Eine Gasse - 24 Häuser

Die Servitengasse hat ihren Namen von den Serviten, die hier 1651 mit dem Bau einer Kirche begannen. Erst 1639 hatte sich der italienische Bettelorden in Wien niedergelassen, die Servitenbrüder bezogen ein Haus und einen Stadl, der als Kapelle hergerichtet wurde, in der Rossau. Durch Zukauf eines angrenzendes Hauses entstand das Servitenkloster.

Die Gasse liegt inmitten eines ehemals jüdisch-geprägten Viertels mit einer Synagoge in der Müllnergasse, Bethäusern u.a. in der Grünentorgasse und Nußdorfer Straße sowie dem Altersheim in der Seegasse. Bis zum "Anschluss" waren jüdische und nichtjüdische Mieterinnen und Mieter WohnungsnachbarInnen, oft waren mehr als die Hälfte der HausbewohnerInnen jüdischer Herkunft.

Wie ein Tor markieren die Häuser Servitengasse 1 (mit den Lohner-Werken) und 2 den Eingang in die Gasse, die heute eine Wohnstraße ist. Eine Reihe Häuser mit bemerkenswerten Fassaden, gebaut um die Jahrhundertwende, alle mit Geschäftslokalen im Erdgeschoss, zieht sich bis zum Servitenkloster und der Kreuzung Grünentorgasse. Die Häuser dahinter, Richtung Pramergasse, sind durchwegs ca. 20 bis 30 Jahre älter. Insgesamt weist die Gasse heute 24 Häuser auf, deren ehemalige BewohnerInnen im Zuge des Projektes Servitengasse 1938 - Schicksale der Verschwundenen erforscht wurden.

1938

Mit der Machtübernahme der Nationalsozialisten im März 1938 und vor allem im Zuge des Novemberpogroms kam es in ganz Wien zu Delogierungen. Auch von HauseigentümerInnen oder NachbarInnen wurden jüdischen MieterInnen aufgefordert, ihre Wohnungen zu räumen. Per Gesetz mussten Jüdinnen und Juden ab Frühjahr 1939 ihre Wohnungen verlassen. Mitunter fanden sie Bleibe bei Verwandten oder Bekannten, die bald selbst von Delogierungen betroffen waren oder sie versuchten, in anderen "Wohngemeinschaften" Unterkunft zu finden. Nur wenigen gelang in dieser Situation noch die Flucht ins rettende Ausland.

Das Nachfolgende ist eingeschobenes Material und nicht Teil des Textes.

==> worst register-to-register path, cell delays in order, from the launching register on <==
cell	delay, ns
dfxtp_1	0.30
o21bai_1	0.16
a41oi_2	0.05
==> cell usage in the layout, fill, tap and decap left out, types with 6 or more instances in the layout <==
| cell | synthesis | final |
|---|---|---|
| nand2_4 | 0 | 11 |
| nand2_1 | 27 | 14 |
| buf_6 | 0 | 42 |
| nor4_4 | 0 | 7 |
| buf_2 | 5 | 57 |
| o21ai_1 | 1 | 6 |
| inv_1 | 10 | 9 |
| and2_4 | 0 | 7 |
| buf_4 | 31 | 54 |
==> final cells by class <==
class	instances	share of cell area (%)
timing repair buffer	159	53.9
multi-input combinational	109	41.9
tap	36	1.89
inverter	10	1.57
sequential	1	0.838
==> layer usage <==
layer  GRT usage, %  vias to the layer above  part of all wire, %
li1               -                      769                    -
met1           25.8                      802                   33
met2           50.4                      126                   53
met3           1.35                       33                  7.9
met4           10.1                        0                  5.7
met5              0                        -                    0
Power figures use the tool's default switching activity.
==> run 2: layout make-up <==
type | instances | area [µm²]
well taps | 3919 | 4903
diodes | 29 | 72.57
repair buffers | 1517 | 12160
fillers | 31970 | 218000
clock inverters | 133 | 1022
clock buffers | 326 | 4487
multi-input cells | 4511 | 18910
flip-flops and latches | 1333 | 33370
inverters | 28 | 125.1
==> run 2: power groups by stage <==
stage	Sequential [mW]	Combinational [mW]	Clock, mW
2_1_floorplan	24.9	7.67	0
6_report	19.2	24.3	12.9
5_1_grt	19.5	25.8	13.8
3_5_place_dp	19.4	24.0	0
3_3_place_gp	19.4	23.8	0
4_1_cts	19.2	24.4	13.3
### src/rtl/wb_pkg.sv
// Shared Wishbone definitions for the CPU-side interconnect: widths, arbiter
// state encoding, master indices and request/response bundles.
package wb_pkg;

    localparam int AW_DEF = 32;
    localparam int DW_DEF = 32;

    localparam int GNT_I = 0;
    localparam int GNT_D = 1;

    typedef enum logic {
        ST_IDLE = 1'b0,
        ST_BUSY = 1'b1
    } arb_state_t;

    typedef struct packed {
        logic [AW_DEF-1:0]   addr;
        logic [DW_DEF-1:0]   wdata;
        logic [DW_DEF/8-1:0] sel;
        logic                we;
        logic                cyc;
        logic                stb;
    } wb_req_t;

    typedef struct packed {
        logic [DW_DEF-1:0] rdata;
        logic              ack;
        logic              err;
    } wb_rsp_t;

    function automatic logic wb_is_req(input logic cyc, input logic stb);
        return cyc & stb;
    endfunction

endpackage

### src/rtl/wb_rr_pick2.sv
// Two-way round-robin selector: a lone requester wins, a tie goes to the
// master that was not served last.
module wb_rr_pick2 (
    input  logic [1:0] req,
    input  logic       last,
    output logic       gnt,
    output logic       valid
);

    always_comb begin
        valid = |req;
        gnt   = 1'b0;
        case (req)
            2'b01:   gnt = 1'b0;
            2'b10:   gnt = 1'b1;
            2'b11:   gnt = ~last;
            default: gnt = 1'b0;
        endcase
    end

endmodule
$ cat config.mk
export PLATFORM = sky130hd
export DESIGN_NAME = mmio_initiator
export DESIGN_NICKNAME = d
export VERILOG_FILES = /design/src/rtl/mmio_initiator.sv
export SDC_FILE = /design/constraint.sdc
export NUM_CORES = 1
export LEC_CHECK = 0
export BUFFER_PORTS_ARGS = -buffer_cell sky130_fd_sc_hd__buf_4
export CAP_MARGIN = 10
export CORE_UTILIZATION = 35
export CTS_CLUSTER_SIZE = 28
export DETAILED_ROUTE_END_ITERATION = 12
export MAX_ROUTING_LAYER = met4
export PLACE_DENSITY_LB_ADDON = 0.1
export SLEW_MARGIN = 20
export SYNTH_ARGS = -nofsm -noshare
export SYNTH_HDL_FRONTEND = slang
export SYNTH_SLANG_ARGS = --single-unit
$ cat constraint.sdc
create_clock -name clk -period 2.3 [get_ports clk]
set_input_delay 0.345 -clock clk [delete_from_list [all_inputs] [get_ports clk]]
set_output_delay 0.345 -clock clk [all_outputs]
set_load 0.01 [all_outputs]
===== src/rtl/host_command_pkg.sv =====
// Shared constants for the UART command initiator: cmd_type codes, opcodes,
// FSM state encodings and per-command byte/response counts.
package host_command_pkg;

  localparam int unsigned BYTE_IDX_W = 3;
  localparam int unsigned RSP_IDX_W  = 2;
  localparam int unsigned TIMEOUT_W  = 16;

  localparam logic [1:0] CMD_RF_WRITE = 2'd0;
  localparam logic [1:0] CMD_RF_READ  = 2'd1;
  localparam logic [1:0] CMD_ALU_OP   = 2'd2;
  localparam logic [1:0] CMD_ALU_NOP  = 2'd3;

  localparam logic [7:0] OPC_RF_WRITE = 8'hAA;
  localparam logic [7:0] OPC_RF_READ  = 8'hBB;
  localparam logic [7:0] OPC_ALU_OP   = 8'hCC;
  localparam logic [7:0] OPC_ALU_NOP  = 8'hDD;

  localparam logic [1:0] ST_IDLE     = 2'd0;
  localparam logic [1:0] ST_SEND     = 2'd1;
  localparam logic [1:0] ST_WAIT_RSP = 2'd2;
  localparam logic [1:0] ST_DONE     = 2'd3;

  localparam logic [BYTE_IDX_W-1:0] BYTES_RF_WRITE = 3'd3;
  localparam logic [BYTE_IDX_W-1:0] BYTES_RF_READ  = 3'd2;
  localparam logic [BYTE_IDX_W-1:0] BYTES_ALU_OP   = 3'd4;
  localparam logic [BYTE_IDX_W-1:0] BYTES_ALU_NOP  = 3'd2;

  localparam logic [RSP_IDX_W-1:0] RSPS_RF_WRITE = 2'd0;
  localparam logic [RSP_IDX_W-1:0] RSPS_RF_READ  = 2'd1;
  localparam logic [RSP_IDX_W-1:0] RSPS_ALU_OP   = 2'd2;
  localparam logic [RSP_IDX_W-1:0] RSPS_ALU_NOP  = 2'd2;

endpackage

In diesen auch als "Sammelwohnung" bezeichneten Wohnungen lebten Jüdinnen und Juden auf engstem Raum und bereits größtenteils ihres Vermögens beraubt. Gerade das Servitenviertel/die Rossau wies eine relativ hohe Anzahl von Sammelwohnungen auf. Häufig mussten sie mehrmals in solche "Sammelwohnungen" umziehen, bevor sie in ein Sammellager eingewiesen wurden. Von dort wurden sie direkt zu den Bahnhöfen gebracht und in KZ-Transporte eingewiesen. Ende 1942, nach den letzten großen Deportationen aus Wien, galten die meisten Mietshäuser in Wien als "judenrein".